Crude analysis showed a higher risk of recurrence with vancomycin at 8 weeks (risk ratio [RR] 1.81; 95% CI 1.03–3.18) and 90 days (RR 2.00; 95% CI 1.17–3.41). After adjustment, vancomycin remained associated with increased recurrence at 90 days (RR 1.89; 95% CI 1.10–3.23). This real-world study demonstrates reduced recurrence with fidaxomicin compared with vancomycin in adults with initial community-associated CDI.[8]

4. Fidaxomicin vs. Vancomycin for CDI: A Propensity-Matched Real-World Analysis

Clinical outcomes were evaluated in a large real-world, propensity score–matched cohort comparing fidaxomicin and vancomycin as initial treatment for CDI. A total of 2,170 patients per group were included after matching, with comparable age and gender distribution. Fidaxomicin use was associated with lower event occurrence compared to vancomycin in 6 of 10 predefined clinical outcomes, including sepsis, candidiasis, death, and vancomycin-resistant enterococci (VRE) infection (Table 5).

Kaplan–Meier analysis demonstrated higher 12-month overall survival in the fidaxomicin group compared with vancomycin (87.06% vs. 78.49%, log-rank p < 0.001; hazard ratio 1.71). Fidaxomicin showed no survival difference versus vancomycin for surgical site infection, inflammatory bowel disease, and ventilator-associated pneumonia. For all other evaluated events, fidaxomicin was associated with superior survival outcomes.[9]

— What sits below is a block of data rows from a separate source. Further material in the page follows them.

Background: an optimization exercise with open tools, aiming at small area. Do not read the settings as production practice.
The RTL was checked by simulation tests, not by an equivalence proof against the original design.
Power figures rest on the tool's default switching activity, not on a simulated workload.

Setup of red:
## csr_unit_top
module csr_unit_top #(
  parameter bit RV32E = 1'b0,
  parameter bit RV32M = 1'b1
) (
  input  logic            clk_i,
  input  logic            rst_ni,
  input  logic [csr_pkg::XLEN-1:0] boot_addr_i,
  input  logic [3:0]      core_id_i,
  input  logic [5:0]      cluster_id_i,
  input  logic            csr_access_i,
  input  logic [11:0]             csr_addr_i,
  input  logic [csr_pkg::XLEN-1:0] csr_wdata_i,
  input  logic [1:0]              csr_op_i,
  output logic [csr_pkg::XLEN-1:0] csr_rdata_o,
  input  logic [csr_pkg::XLEN-1:0] pc_if_i,
  input  logic [csr_pkg::XLEN-1:0] pc_id_i,
  input  logic            csr_save_if_i,
  input  logic            csr_save_id_i,
  input  logic            csr_save_cause_i,
  input  logic [5:0]      csr_cause_i,
  input  logic            csr_restore_mret_i,
  output logic            m_irq_enable_o,
  output logic [csr_pkg::XLEN-1:0] mepc_o,
  input  logic            if_valid_i,
  input  logic            id_valid_i,
  input  logic            is_compressed_i,
  input  logic            is_decoding_i,
  input  logic            imiss_i,
  input  logic            pc_set_i,
  input  logic            jump_i,
  input  logic            branch_i,
  input  logic            branch_taken_i,
  input  logic            mem_load_i,
  input  logic            mem_store_i
);
clock: 10.0 ns
lec_check: 0
cap_margin: 20
core_margin: 2
core_utilization: 40
cts_buf_list: sky130_fd_sc_hd__clkbuf_4
slew_margin: 20
standard.sh (not shown) runs the stock make flow with config.mk's settings and CLKGATE_MAP_FILE= SYNTH_SCRIPT=/design/flow/synth_recipe.tcl, a recipe that flattens the netlist after the stock synthesis.
==> flow/flow/run.sh <==
#!/bin/bash
# Standard ORFS layout (the standard.sh) with buf_1 port buffers and a
# leaner clock tree (larger sink clusters, no dummy loads).
set -euo pipefail
export BUFFER_PORTS_ARGS="-buffer_cell sky130_fd_sc_hd__buf_1"
export CTS_ARGS="-sink_clustering_enable -repair_clock_nets -buf_list sky130_fd_sc_hd__clkbuf_16 -sink_clustering_size 30 -sink_clustering_max_diameter 60 -dont_use_dummy_load"
bash standard.sh > standard.log 2>&1
red completed; timing, DRC and antenna clean
## Diff of input files: blue against red
Settings: a deleted CTS_BUF_LIST that had been sky130_fd_sc_hd__clkbuf_4.
==> flow/flow/run.sh <==
#!/bin/bash
# The standard ORFS layout (standard.sh) with three changes:
#  - synthesis maps with an area-oriented ABC script (flow/my_synth.tcl),
#  - port buffers are buf_1 instead of the default clkdlybuf4s50_1,
#  - CTS uses larger sink clusters and no dummy loads.
set -euo pipefail
export FLOW_WORK=$PWD
export BUFFER_PORTS_ARGS="-buffer_cell sky130_fd_sc_hd__buf_1"
export CTS_ARGS="-sink_clustering_enable -repair_clock_nets -buf_list sky130_fd_sc_hd__clkbuf_8 -sink_clustering_size 14 -sink_clustering_max_diameter 50 -dont_use_dummy_load"
bash standard.sh SYNTH_SCRIPT=$PWD/flow/my_synth.tcl finish > standard.log 2>&1
==> flow/flow/abc_area.script (new file) <==
strash
balance
rewrite
refactor
balance
rewrite
rewrite -z
balance
refactor -z
rewrite -z
balance
dc2
&get -n
&dch -f
&nf -a -R 1000
&put
==> flow/flow/my_synth.tcl (new file) <==
# The standard synthesis (synth_recipe.tcl in the work folder), with one
# change: the final ABC technology mapping uses flow/abc_area.script, an
# area-oriented script, instead of ORFS's speed script. Registers are mapped
# by dfflibmap before ABC runs, so they are the standard synthesis's.
proc abc {args} {
  set i [lsearch $args -script]
  if {$i >= 0} { lset args [expr {$i + 1}] $::env(FLOW_WORK)/flow/abc_area.script }
  yosys abc {*}$args
}
source $::env(FLOW_WORK)/synth_recipe.tcl
--- outcome ---
Routed wire length of blue falls short of that of red by more than 10%. blue against red: worst setup margin down 0.41 ns; met3 wirelength from detailed routing down 25%; combinational group share of total power down 2.5 points. blue — final estimated routing congestion in global placement about 7% lower, red as reference. Part of the total power dissipated in the clock network in blue is 3.0 points below red. Between blue and red, net count after synthesis is lower for blue, red comes in above that. Per the comparison of blue with red, synthesis-to-layout area growth increased 4.6 points; effective utilization at floorplan saw an increase; sequential power comparable.
Input changes introduced in green (baseline for comparison: blue):
Settings: setting PLACE_DENSITY to 0.75 for the first time; changing CORE_UTILIZATION from 40 to 65.
--- a/flow/flow/run.sh
+++ b/flow/flow/run.sh
@@ -9 +9 @@
-export CTS_ARGS="-sink_clustering_enable -repair_clock_nets -buf_list sky130_fd_sc_hd__clkbuf_8 -sink_clustering_size 14 -sink_clustering_max_diameter 50 -dont_use_dummy_load"
+export CTS_ARGS="-sink_clustering_enable -repair_clock_nets -buf_list sky130_fd_sc_hd__clkbuf_8 -sink_clustering_size 18 -sink_clustering_max_diameter 50 -dont_use_dummy_load"
==> notes.md <==
blue -> green: count of antenna diodes in the layout delta 0, exact match. When green is measured against blue, its routed length on met1 turns out 18% lower. Changes observed in green relative to blue: worst hold slack up 0.0065 ns; routed wire length down about 10%. Last element of the critical path: cnt_q[186]$_DFF_PN0_ -> blue, cnt_q[188]$_DFF_PN0_ -> green.
What orange does differently from green at the input level:
Settings: swapping 65 for 40 in CORE_UTILIZATION; clearing PLACE_DENSITY, which used to be 0.75; putting CTS_BUF_LIST at sky130_fd_sc_hd__clkbuf_4 where nothing was set.
==> flow/run.sh (new file) <==
#!/bin/bash
# synth_recipe.tcl (not shown) runs the flow's synth.tcl, then flattens the netlist and writes it again
# the make line also repeats each setting of config.mk as NAME=value (left out here)
make -C /OpenROAD-flow-scripts/flow DESIGN_CONFIG=/design/flow/config.mk WORK_HOME=/design/flow/orfs CLKGATE_MAP_FILE= SYNTH_SCRIPT=/design/flow/synth_recipe.tcl finish
removed: flow/flow/run.sh
removed: flow/flow/abc_area.script
removed: flow/flow/my_synth.tcl
removed: flow/standard.sh
==> comparison <==
Relative to green, final routed wire length divided by cell count has increased by 1.1 um in orange. Delta (orange minus green): wire length picked up an extra 21000 um, net switching power of the design picked up an extra 260 uW. Diff green -> orange: via-per-instance ratio dropped 10%; wire length of the first global-routing pass climbed about 30%. orange: flow completed, timing, DRC and antenna clean.
What purple does differently from orange at the input level:
Settings: changing CAP_MARGIN from 20 to 5; removing CTS_BUF_LIST (formerly sky130_fd_sc_hd__clkbuf_4); changing CORE_UTILIZATION from 40 to 65; setting PLACE_DENSITY to 0.75 for the first time; changing SLEW_MARGIN from 20 to 5.
==> flow/flow/run.sh (new file) <==
#!/bin/bash
# The standard ORFS layout (standard.sh) with three changes:
#  - synthesis maps with an area-oriented ABC script (flow/my_synth.tcl),
#  - port buffers are buf_1 instead of the default clkdlybuf4s50_1,
#  - CTS uses larger sink clusters and no dummy loads.
set -euo pipefail
export FLOW_WORK=$PWD
export BUFFER_PORTS_ARGS="-buffer_cell sky130_fd_sc_hd__buf_1"
export CTS_ARGS="-sink_clustering_enable -repair_clock_nets -buf_list sky130_fd_sc_hd__clkbuf_8 -sink_clustering_size 18 -sink_clustering_max_diameter 50 -dont_use_dummy_load"
bash standard.sh SYNTH_SCRIPT=$PWD/flow/my_synth.tcl finish > standard.log 2>&1
==> flow/flow/abc_area.script (new file) <==
strash
balance
rewrite
refactor
balance
rewrite
rewrite -z
balance
refactor -z
rewrite -z
balance
dc2
&get -n
&dch -f
&nf -a -p -F 8 -A 8 -C 32 -R 1000
&put
==> flow/flow/my_synth.tcl (new file) <==
# The standard synthesis (synth_recipe.tcl in the work folder), with one
# change: the final ABC technology mapping uses flow/abc_area.script, an
# area-oriented script, instead of ORFS's speed script. Registers are mapped
# by dfflibmap before ABC runs, so they are the standard synthesis's.
proc abc {args} {
  set i [lsearch $args -script]
  if {$i >= 0} { lset args [expr {$i + 1}] $::env(FLOW_WORK)/flow/abc_area.script }
  yosys abc {*}$args
}
source $::env(FLOW_WORK)/synth_recipe.tcl
==> flow/standard.sh (new file) <==
#!/bin/bash
# synth_recipe.tcl (not shown) runs the flow's synth.tcl, then flattens the netlist and writes it again
# the make line also repeats each setting of config.mk as NAME=value (left out here)
make -C /OpenROAD-flow-scripts/flow DESIGN_CONFIG=/design/flow/config.mk WORK_HOME=/design/flow/orfs CLKGATE_MAP_FILE= SYNTH_SCRIPT=/design/flow/synth_recipe.tcl "${@:-finish}"
removed: flow/run.sh
### Flow results
Looking at timing-limited maximum frequency, purple sits 5.8% higher than orange does.
| final cell count | purple vs orange | 700 lower |
| ratio of routed vias to standard cells | purple vs orange | 12% higher |
NOTE number of global-route vias before repair orange->purple decreased by more than 10%
purple improves on orange in overall via count from detail_route.
Met3 layer usage reported by global route | purple above orange
Relative to orange, the area of all placed cells without fillers of purple is lower by about 19%.
In the metrics for orange and purple, the one carrying the lower starting density of the core is orange.


Another version of the RTL of csr_unit_top (not shown whole).
Size: about 1,700 cells after synthesis, about 350 flip-flops, ~18,000 sq um of cells after synthesis.
==> flow/design.v (excerpt) <==
module csr_unit_top #(
  parameter bit RV32E = 1'b0,
  parameter bit RV32M = 1'b1
) (
  input  logic            clk_i,
  input  logic            rst_ni,
  input  logic [csr_pkg::XLEN-1:0] boot_addr_i,
  input  logic [3:0]      core_id_i,
  input  logic [5:0]      cluster_id_i,
  input  logic            csr_access_i,
  input  logic [11:0]             csr_addr_i,
  input  logic [csr_pkg::XLEN-1:0] csr_wdata_i,
  input  logic [1:0]              csr_op_i,
  output logic [csr_pkg::XLEN-1:0] csr_rdata_o,
  input  logic [csr_pkg::XLEN-1:0] pc_if_i,
  input  logic [csr_pkg::XLEN-1:0] pc_id_i,
  input  logic            csr_save_if_i,
  input  logic            csr_save_id_i,
  input  logic            csr_save_cause_i,
  input  logic [5:0]      csr_cause_i,
  input  logic            csr_restore_mret_i,
  output logic            m_irq_enable_o,
  output logic [csr_pkg::XLEN-1:0] mepc_o,
  input  logic            if_valid_i,
  input  logic            id_valid_i,
  input  logic            is_compressed_i,
  input  logic            is_decoding_i,
  input  logic            imiss_i,
  input  logic            pc_set_i,
  input  logic            jump_i,
  input  logic            branch_i,
  input  logic            branch_taken_i,
  input  logic            mem_load_i,
  input  logic            mem_store_i
);
clock: 10.0 ns
lec_check: 0
cap_margin: 5
core_margin: 2
core_utilization: 65
place_density: 0.75
slew_margin: 5
==> flow/flow/run.sh <==
#!/bin/bash
# The standard ORFS layout (standard.sh) with three changes:
#  - synthesis maps with an area-oriented ABC script (flow/my_synth.tcl),
#  - port buffers are buf_1 instead of the default clkdlybuf4s50_1,
#  - CTS uses larger sink clusters and no dummy loads.
set -euo pipefail
export FLOW_WORK=$PWD
export BUFFER_PORTS_ARGS="-buffer_cell sky130_fd_sc_hd__buf_1"
export CTS_ARGS="-sink_clustering_enable -repair_clock_nets -buf_list {sky130_fd_sc_hd__clkbuf_8 sky130_fd_sc_hd__clkbuf_16} -sink_clustering_size 24 -sink_clustering_max_diameter 60 -dont_use_dummy_load"
bash standard.sh SYNTH_SCRIPT=$PWD/flow/my_synth.tcl finish > standard.log 2>&1
==> flow/flow/abc_area.script <==
strash
balance
rewrite
refactor
balance
rewrite
rewrite -z
balance
refactor -z
rewrite -z
balance
dc2
&get -n
&dch -f
&nf -a -p -F 8 -A 8 -C 32 -R 1000
&put
==> flow/flow/my_synth.tcl <==
# The standard synthesis (synth_recipe.tcl in the work folder), with one
# change: the final ABC technology mapping uses flow/abc_area.script, an
# area-oriented script, instead of ORFS's speed script. Registers are mapped
# by dfflibmap before ABC runs, so they are the standard synthesis's.
proc abc {args} {
  set i [lsearch $args -script]
  if {$i >= 0} { lset args [expr {$i + 1}] $::env(FLOW_WORK)/flow/abc_area.script }
  yosys abc {*}$args
}
source $::env(FLOW_WORK)/synth_recipe.tcl
Rerun with:
==> flow/flow/run.sh (replaced) <==
#!/bin/bash
# The standard ORFS layout (standard.sh) with three changes:
#  - synthesis maps with an area-oriented ABC script (flow/my_synth.tcl),
#  - port buffers are buf_1 instead of the default clkdlybuf4s50_1,
#  - CTS uses larger sink clusters and no dummy loads,
#  - repairs use buffers no larger than buf_2 (flow/small_bufs.tcl).
set -euo pipefail
export FLOW_WORK=$PWD
export BUFFER_PORTS_ARGS="-buffer_cell sky130_fd_sc_hd__buf_1"
export CTS_ARGS="-sink_clustering_enable -repair_clock_nets -buf_list sky130_fd_sc_hd__clkbuf_16 -sink_clustering_size 26 -sink_clustering_max_diameter 90 -dont_use_dummy_load"
for s in GLOBAL_PLACE RESIZE CTS GLOBAL_ROUTE; do export PRE_${s}_TCL=$PWD/flow/small_bufs.tcl; done
bash standard.sh SYNTH_SCRIPT=$PWD/flow/my_synth.tcl finish > standard.log 2>&1
==> flow/flow/small_bufs.tcl (new file) <==
# Repair buffers: keep the resizer to buf_1/buf_2 (clkbuf_16 stays for CTS).
set_dont_use [get_lib_cells {sky130_fd_sc_hd__buf_4 sky130_fd_sc_hd__buf_6 sky130_fd_sc_hd__buf_8 sky130_fd_sc_hd__buf_12 sky130_fd_sc_hd__buf_16 sky130_fd_sc_hd__bufbuf_* sky130_fd_sc_hd__dlygate* sky130_fd_sc_hd__clkdlybuf* sky130_fd_sc_hd__dlymetal* sky130_fd_sc_hd__clkbuf_1 sky130_fd_sc_hd__clkbuf_2 sky130_fd_sc_hd__clkbuf_4 sky130_fd_sc_hd__clkbuf_8}]
Result: Routed wire length is higher by 2.9%; area after synthesis is unchanged; cell count is about the same; register-to-register slack degrades by 0.40 ns; sequential power hardly moves; critical path depth rose by 1; worst hold slack gets better by 0.0050 ns; die area is unchanged; via count goes up by about 1.9%; sequential share of layout area is higher by 0.76 points; setup slack loses 0.40 ns.
Rerun with:
==> flow/flow/run.sh (replaced) <==
#!/bin/bash
# The standard ORFS layout (standard.sh) with three changes:
#  - synthesis maps with an area-oriented ABC script (flow/my_synth.tcl),
#  - port buffers are buf_1 instead of the default clkdlybuf4s50_1,
#  - CTS uses larger sink clusters and no dummy loads.
set -euo pipefail
export FLOW_WORK=$PWD
export BUFFER_PORTS_ARGS="-buffer_cell sky130_fd_sc_hd__buf_1"
export CTS_ARGS="-sink_clustering_enable -repair_clock_nets -buf_list sky130_fd_sc_hd__clkbuf_16 -sink_clustering_size 28 -sink_clustering_max_diameter 100 -dont_use_dummy_load"
bash standard.sh SYNTH_SCRIPT=$PWD/flow/my_synth.tcl finish > standard.log 2>&1
removed: flow/flow/small_bufs.tcl
- sequential share of layout area fell by 0.14 points
- cell area rose by 0.32%
- die area is unchanged
- count of clock-buffer cells in the layout fell by 1
- non-clock buffer count fell by 13
- clock skew rose by 0.016 ns
- total power fell by 1.3%
- synthesized cell count does not change

## afterwards: timing with drivers on the ports
How much do the figures lean on ideal ports? The routed layouts below were timed once more, with nothing changed but the port constraints. Step 1: set_driving_cell puts a clkbuf_16 on clk_i and a buf_2 on each other input, an assumption about the parent block. Step 2 adds t to the input delays and takes it off the output delays; t is the mean of the earliest and latest rising clock arrival at the registers after step 1. Input paths then give back, and output paths get back, about the clock's delay inside the block. Three values: ideal, step 1, step 2; two values: the first two.
run | t, ns | slack for setup (ns) | hold slack, ns | slew at the worst register clock pin (ns) | worst data-port slew with drivers (ns)
red | 0.647 | 2.294 / 2.294 / 2.294 | 0.504 / 0.504 / 0.504 | 0.08 / 0.08 | 0.05
blue | 0.653 | 1.889 / 1.889 / 1.889 | 0.493 / 0.493 / 0.493 | 0.09 / 0.09 | 0.06
green | 0.599 | 2.127 / 2.127 / 2.127 | 0.499 / 0.499 / 0.499 | 0.11 / 0.11 | 0.04
orange | 0.891 | 1.421 / 1.377 / 1.377 | 0.507 / 0.507 / 0.507 | 0.08 / 0.08 | 0.06
purple | 0.603 | 1.894 / 1.894 / 1.894 | 0.514 / 0.514 / 0.514 | 0.11 / 0.11 | 0.05
the first run of note 2 | 0.604 | 2.156 / 2.156 / 2.156 | 0.512 / 0.512 / 0.512 | 0.09 / 0.09 | 0.09
the second run of note 2 | 0.563 | 1.752 / 1.752 / 1.752 | 0.517 / 0.517 / 0.517 | 0.11 / 0.11 | 0.14
the third run of note 2 | 0.559 | 2.221 / 2.221 / 2.221 | 0.524 / 0.524 / 0.524 | 0.12 / 0.12 | 0.12
After both steps every run listed still meets setup and hold. For orange, which loses most, drivers alone change the setup slack by -0.044 ns; drivers and shift together by -0.044 ns.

1. Mullane KM, Gorbach S. Fidaxomicin: first-in-class macrocyclic antibiotic. Expert review of anti-infective therapy. 2011 Jul 1;9(7):767-77.
2. Fidaxomicin. NIH. Pubchem [10034073]. Available from:
https://pubchem.ncbi.nlm.nih.gov/compound/Fidaxomicin
3. Fidaxomicin. Drugbank [DB08874]. Available from:
https://go.drugbank.com/drugs/DB08874
4. Fidaxomicin. FDA Label. Available from:
https://www.accessdata.fda.gov/drugsatfda_docs/label/2020/213138lbl.pdf
5. Mullane KM, Gorbach S. Fidaxomicin: first-in-class macrocyclic antibiotic. Expert Review of Anti-infective Therapy. 2011 Jul;9(7):767-77.
6. Mullane KM, Winston DJ, Nooka A, Morris MI, Stiff P, Dugan MJ et al. A randomized, placebo-controlled trial of fidaxomicin for prophylaxis of Clostridium difficile–associated diarrhea in adults undergoing hematopoietic stem cell transplantation. Clinical Infectious Diseases. 2019 Jan 7;68(2):196-203.
7. Vaishnavi C. Fidaxomicin--the new drug for Clostridium difficile infection. Indian Journal of Medical Research . 2015 Apr;141(4):398-407.
8. Myers CJ, Hawco AJ, Dahhan R, Hurley C, van Wijngaarden E, Dumyati G. P-1005. Real-World Effectiveness of Fidaxomicin in Preventing Recurrence of Initial Community-Associated Clostridioides difficile Infection. InOpen Forum Infectious Diseases 2026 Jan (Vol. 13, No. Supplement_1, pp. ofaf695-1202). US: Oxford University Press.
9. Wingen-Heimann SM, Lübbert C, Bavaro DF, Hopff SM. Clostridioides difficile Infection in the United States of America-A Comparative Event Risk Analysis of Patients Treated with Fidaxomicin vs. Vancomycin Across 67 Large Healthcare Providers. Infectious Disease Reports. 2025 Jul 23;17(4):87.